Quando raggiunse Ted non poté fare a meno di guardarlo a lungo, raggiante. Entrambi i ragazzi si dovettero concentrare per prestare attenzione al mago che li stava sposando tanto grande era la loro contentezza. Non prestavano attenzione a nessuno, esistevano solo loro due e quel fastidioso mago che pronunciava parole che non capivano. Confusi, sbagliarono più volte qualche passo, qualche gesto, ma parevano non accorgersene. Volevano che quello stupido mago finisse di borbottare parole, volevano vivere il loro matrimonio, non sentire delle parole prive di senso.

<< Vuoi tu, Ted, prendere Andromeda Hesper come moglie? >>

<< Sì >> Ted non poté trattenersi dal ridacchiare mentre esprimeva il suo consenso e i suoi occhi si posavano su quelli, incantevoli, della sua promessa sposa.

<< E vuoi tu, Andromeda Hesper, prendere T…? >>

<< Sì! >> esclamò Andromeda, ben prima che il mago potesse completare da formula come da rito. Al diavolo le formalità, perché mai doveva essere lì in quel momento se non per sposare quel ragazzo che le stava di fronte?

<< Dunque io vi dichiaro uniti per sempre >>.

Ted quasi saltò addosso ad Andromeda, baciandola con trasporto, mentre lei si stringeva a lui e il mago –di cui si erano già dimenticati l’esistenza- levò la bacchetta sopra le loro teste e diede via ad una pioggia di stelle argentate.

<< Ti amo, ‘Dromeda >> le sussurrò poi Ted, mentre lei non voleva saperne di separarsi da lui.

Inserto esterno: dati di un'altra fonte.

### flow/config.mk
export PLATFORM = sky130hd
export DESIGN_NAME = ALU_ft
export DESIGN_NICKNAME = ALU_ft
export VERILOG_FILES = /design/flow/design.v
export SDC_FILE = /design/flow/constraint.sdc
export NUM_CORES = 4
export LEC_CHECK = 1
export CORE_UTILIZATION = 30
### flow/constraint.sdc
current_design ALU_ft

set clk_period 9.1
set clk_io_pct 0.2

create_clock -name clk0 -period $clk_period [get_ports {clk}]

set non_clock_inputs [all_inputs -no_clocks]
set_input_delay [expr $clk_period * $clk_io_pct] -clock clk0 $non_clock_inputs
set_output_delay [expr $clk_period * $clk_io_pct] -clock clk0 [all_outputs]
### flow/design.v
module ALU(
    input [31:0] A, B,
    input [2:0] ALUControl,
    output Carry, OverFlow, Zero, Negative,
    output [31:0] Result
);
    wire [31:0] B_inv;
    wire [32:0] Sum_result;
    wire is_sub;
    assign is_sub = (ALUControl == 3'b001);
    assign B_inv = is_sub ? ~B : B;
    assign Sum_result = A + B_inv + is_sub;
    reg [31:0] Result_reg;
    reg Cout_reg, OverFlow_reg;
    always @(*) begin
        Result_reg = 32'h0;
        Cout_reg = 1'b0;
        OverFlow_reg = 1'b0;
        case (ALUControl)
            3'b000: begin  
                Result_reg = Sum_result[31:0];
                Cout_reg = Sum_result[32];
                OverFlow_reg = (A[31] == B[31]) && (Result_reg[31] != A[31]);
            end
            3'b001: begin  
                Result_reg = Sum_result[31:0];
                Cout_reg = Sum_result[32];
                OverFlow_reg = (A[31] != B[31]) && (Result_reg[31] != A[31]);
            end
            3'b010: Result_reg = A & B;    
            3'b011: Result_reg = A | B;    
            3'b100: Result_reg = A ^ B;    
            3'b101: Result_reg = ($signed(A) < $signed(B)) ? 32'b1 : 32'b0;  
            3'b110: Result_reg = A << B[4:0];  
            3'b111: Result_reg = A >> B[4:0];  
            default: Result_reg = 32'h0;
        endcase
    end
    assign Result   = Result_reg;
    assign Zero     = (Result_reg == 32'b0);
    assign Negative = Result_reg[31];
    assign Carry    = Cout_reg;
    assign OverFlow = OverFlow_reg;
endmodule
`timescale 1ns / 1ps
module ALU_ft (
    input              clk,
    input              rst,
    input      [31:0]  A,
    input      [31:0]  B,
    input      [2:0]   ALUControl,
    output reg [31:0]  Result,
    output reg         Zero,
    output reg         Carry,
    output reg         OverFlow,
    output reg         Negative,
    output reg         fault_detected_out
);
    wire [31:0] alu_res;
    wire alu_z, alu_c, alu_v, alu_n;
    ALU u_alu (
        .A(A),
        .B(B),
        .ALUControl(ALUControl),
        .Result(alu_res),
        .Zero(alu_z),
        .Carry(alu_c),
        .OverFlow(alu_v),
        .Negative(alu_n)
    );
    reg [31:0] res_t1;
    reg [31:0] res_t2;
    localparam STAGE1 = 2'b00;
    localparam STAGE2 = 2'b01;
    localparam STAGE3 = 2'b10;
    reg [1:0] state;
    always @(posedge clk or negedge rst) begin
        if (!rst) begin
            state              <= STAGE1;
            fault_detected_out <= 1'b0;
            res_t1             <= 32'b0;
            res_t2             <= 32'b0;
            Result             <= 32'b0;
            Zero               <= 1'b0;
            Carry              <= 1'b0;
            OverFlow           <= 1'b0;
            Negative           <= 1'b0;
        end
        else begin
            case (state)
                STAGE1: begin
                    res_t1 <= alu_res;           
                    fault_detected_out <= 1'b0;
                    state <= STAGE2;
                end
                STAGE2: begin
                    res_t2 <= alu_res;           
                    if (res_t2 == res_t1) begin
                        Result   <= alu_res;
                        Zero     <= alu_z;
                        Carry    <= alu_c;
                        OverFlow <= alu_v;
                        Negative <= alu_n;
                        state    <= STAGE1;
                    end
                    else begin
                        fault_detected_out <= 1'b1;
                        state <= STAGE3;
                    end
                end
                STAGE3: begin
                    Result   <= alu_res;
                    Zero     <= alu_z;
                    Carry    <= alu_c;
                    OverFlow <= alu_v;
                    Negative <= alu_n;
                    state <= STAGE1;
                end
            endcase
        end
    end
endmodule
### flow/run.sh
#!/bin/bash
# OpenROAD 26Q1-2900-gdf79404cd8, Yosys 0.63+post, stock flow scripts
make -C /OpenROAD-flow-scripts/flow DESIGN_CONFIG=/design/flow/config.mk WORK_HOME=/design/flow/orfs finish
==> Changelog: implementation <==
## Flow update

* Outcome: complete, no violations
* Vias in the first global route at 12,278
* Die area at 0.04485 mm^2
* Final Skew at 0.007855 ns
* FF-to-FF Start: res_t1[27]
* Critical path data required time at 9.38 ns
* Crit path from: ALUControl[1]
* Std cell rows at 76
* Vias/cell at 5.835
* Slowest cell on crit path: o21ai_0
* Antenna Nets Post-Route at 0
* Worst reg2reg path depth at 11
* DP HPWL at 44.09 mm
* Placeable Area at 0.04327 mm^2
* LEAKAGE at 6.415 nW
* Post-CTS setup buffer count at 0
* CP top delay family: simple AND/OR/NAND/NOR gates
* Skew-Pair Late Insertion Delay at 0.34 ns
* Total Routing Usage GR at 26.48%
* Crit path time final at 6.966 ns
* Worst reg2reg path endpoint: Zero
* Worst setup EP type: register
* Maximum vdd drop at 0.08525 mV
* Post-synth area from yosys stat at 0.01320 mm^2
* Worst min-delay path category: register to register
* Registers, synthesis at 103
* Normalized max-slew margin at 31.88%
* Slowest cell delay on critical path at 0.61 ns
* Stages on worst setup path at 17
* CTS clk-pin slew, worst paths at 0.06 ns
* Area Overhead vs Synth at 14.89%
* Number of logged tool warnings at 90
* Final core utilization at 35.06%
* Initial antenna violation count at 2
* Worst-path fanout max at 30
* Final GP Congestion at 1.026
* Post-synth EDFFs at 0
* Routed vias at 12,772
* Post-Syn Area at 0.01320 mm^2
* Critical Path AT at 7.25 ns
* Fin. max-slew vios at 0
* Fraction of the yosys area taken by sequential cells at 19.53%
* Hold_buf cts at 0
* Cts repair resizes at 0
* Hold Path Depth at 2
* CP Launch Type: input pin
* Pre-Repair DR Iteration Count at 5
* Wire per inst at 26.21 um
* Fp_density at 30.51%
* Die width at 211.8 um
* Worst-margin pin slew at 1.015 ns
* H-Tree Depth at 3
* DR iter-0 viols at 1,243
* Asr flop ratio synth at 100.0%
* Worst Path Buf+Inv at 2
* Num ports at 106
* DRC at 0
* Proportion of layout cells with a drive suffix above 1 at 14.21%
* Clock Root Buffer: clkbuf_16
* Highest clock rate at 143.5 MHz
* Yosys cell count at 1,545
* YS warnings at 2
* Unrepaired setup endpoints after global routing: no
* Clock buffer depth at 2
* Cell Type Count at 89
* GR Overflow Total at 0
* PwrDens at 105.4 mW/mm^2
* Largest net degree at the start of global routing at 60
* Syn_area_per_cell at 8.545 um^2
* Post-Route WL at 57.38 mm
* N_diodes at 0
* TritonCTS Sinks at 103
* Port Buffers at 105
* Global-route wire length before repair at 84.41 mm
* Post-synthesis instance total at 1,545
* Total CTS buffers at 9
* Ys flop type: dfrtp_1
* Die height at 211.8 um
* TNS Setup at 0 ns
* Final Hold Fails at 0
* Worst Setup EP: Zero
* Crit Path Category: input pin to register
* Setup-failing EPs final at 0
* Max-cap check violation count at 0
* R2R Setup Slk at 6.09 ns
* CTS tree: done
* CP Cell Sequence: clkdlybuf4s50_1, buf_4, or2_1, nor2_4, xnor2_1, ha_1, a21o_1, or3_1, o21ai_0, o21a_1, xor2_1, a21boi_0, or4b_1, nor4_1, nand4_2, nor4b_2, a41o_1
* Tcrit/Tclk final at 76.55%
-- Yosys cell counts (13+ instances only) --
cell type  number  share of area, %
ha_1          128                12
o21a_1         16              0.91
buf_2          24              0.91
clkbuf_1       70               2.0
nand2_1       116               3.3
a22oi_1        31               1.8
mux2_2         74               6.3
inv_1          90               2.6
mux4_2         53               9.0
xnor2_1        40               2.7
xor2_1         45               3.0
o21ai_0        62               2.4
nor4_1         17              0.81
nor2_1        139               4.0
dfrtp_1       102                19
o22ai_1        25               1.2
o211ai_1       21               1.2
nand3_1        17              0.64
a211oi_1       22               1.3
a21oi_1       128               4.9
nand2b_1       13              0.62
mux2i_1        51               3.9
nor3_1         33               1.3
-- area by class of cell --
type | instances | area [um^2]
clock buffers | 10 | 239.0
flip-flops and latches | 103 | 2579
repair buffers | 155 | 1406
clock inverters | 5 | 58.81
multi-input cells | 1237 | 9801
inverters | 94 | 352.8
well taps | 585 | 732.0
fillers | 4422 | 28100
-- cell families (layout without fill, tap and decap cells) --
group | after synthesis | in the layout | share of synthesized area (%)
AOI/OAI and AO/OA | 442 | 442 | 22.60
and+or+nand+nor | 403 | 403 | 14.30
buffers and inverters | 205 | 264 | 6.425
muxes | 178 | 178 | 19.22
adders and majority gates | 129 | 129 | 12.28
DFF | 103 | 103 | 19.53
xor gates and xnor gates | 85 | 85 | 5.639
-- tightest hold or removal path, cell delays in order (launching register included) --
cell,delay (ns)
dfrtp_1,0.33
inv_1,0.07
nand2_1,0.06
-- through the flow --
step	std cells	setup WS [ns]	instance area (um^2)	power, mW	hold slack, ns
6_report	2189	2.134	15170	1.599	0.4853
5_1_grt	2189	1.745	15170	1.680	0.5292
4_1_cts	2189	2.179	15170	1.597	0.4853
3_5_place_dp	2174	1.837	14870	1.214	0.4659
3_3_place_gp	2174	1.847	14870	1.218	0.4526
2_1_floorplan	1545	2.092	13200	0.9307	0.4010
-- where the power goes --
part	switching, mW	internal (mW)	total (mW)
Combinational	0.484	0.277	0.761
Sequential	0.000903	0.459	0.460
Clock	0.159	0.219	0.378
Total	0.644	0.955	1.60
-- how the worst min path moves through the flow --
stage                         to  startpoint  slack (ns)
after CTS               state[0]    state[1]        0.49
after global routing  Result[21]  Result[21]        0.53
final                   state[0]    state[1]        0.49
-- metal layers --
layer | up-vias | part of all wire, % | routed length, um | GRT usage (%)
met4 | 0 | 2.9 | 1689 | 6.072
met5 | - | 0 | 0 | 0
li1 | 5823 | - | - | -
met2 | 606 | 44 | 25460 | 40.03
met1 | 6260 | 45 | 25780 | 39.41
met3 | 83 | 7.8 | 4454 | 5.266
-- layout by cell type, fill, tap and decap left out, types with 13 or more instances in the layout --
cell,n
clkdlybuf4s50_1,100
a21oi_1,128
ha_1,128
nand2b_1,13
nand3_1,17
xor2_1,45
o22ai_1,25
buf_4,52
dfrtp_1,102
nand2_1,116
mux2i_1,51
o211ai_1,21
mux4_2,53
a22oi_1,31
nor3_1,33
xnor2_1,40
inv_1,89
nor2_1,138
o21a_1,16
nor4_1,17
a211oi_1,22
mux2_2,74
o21ai_0,62
No activity file was given, so power comes from the tool's default toggle rates.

Aveva fatto la sua scelta ed ora era sicura che non sarebbe tornata indietro mai e poi mai, nemmeno se avesse potuto. Era quella la sua via, sapeva che il suo destino era stato quello, si rendeva conto solo ora di come sapesse già da parecchio tempo, da quando ancora non sopportava suo marito, che presto o tardi sarebbe diventata la signora Andromeda Hesper Tonks. O, più semplicemente, ‘Dromeda.

 

N.b.

Fra i segni “*” sono riportate frasi contenute nel capitolo 33 de “Harry Potter e i Doni della Morte”.
P.s. Finalmente ho front page, così non dovrò più sbattere con i codici! Un aspetto decente!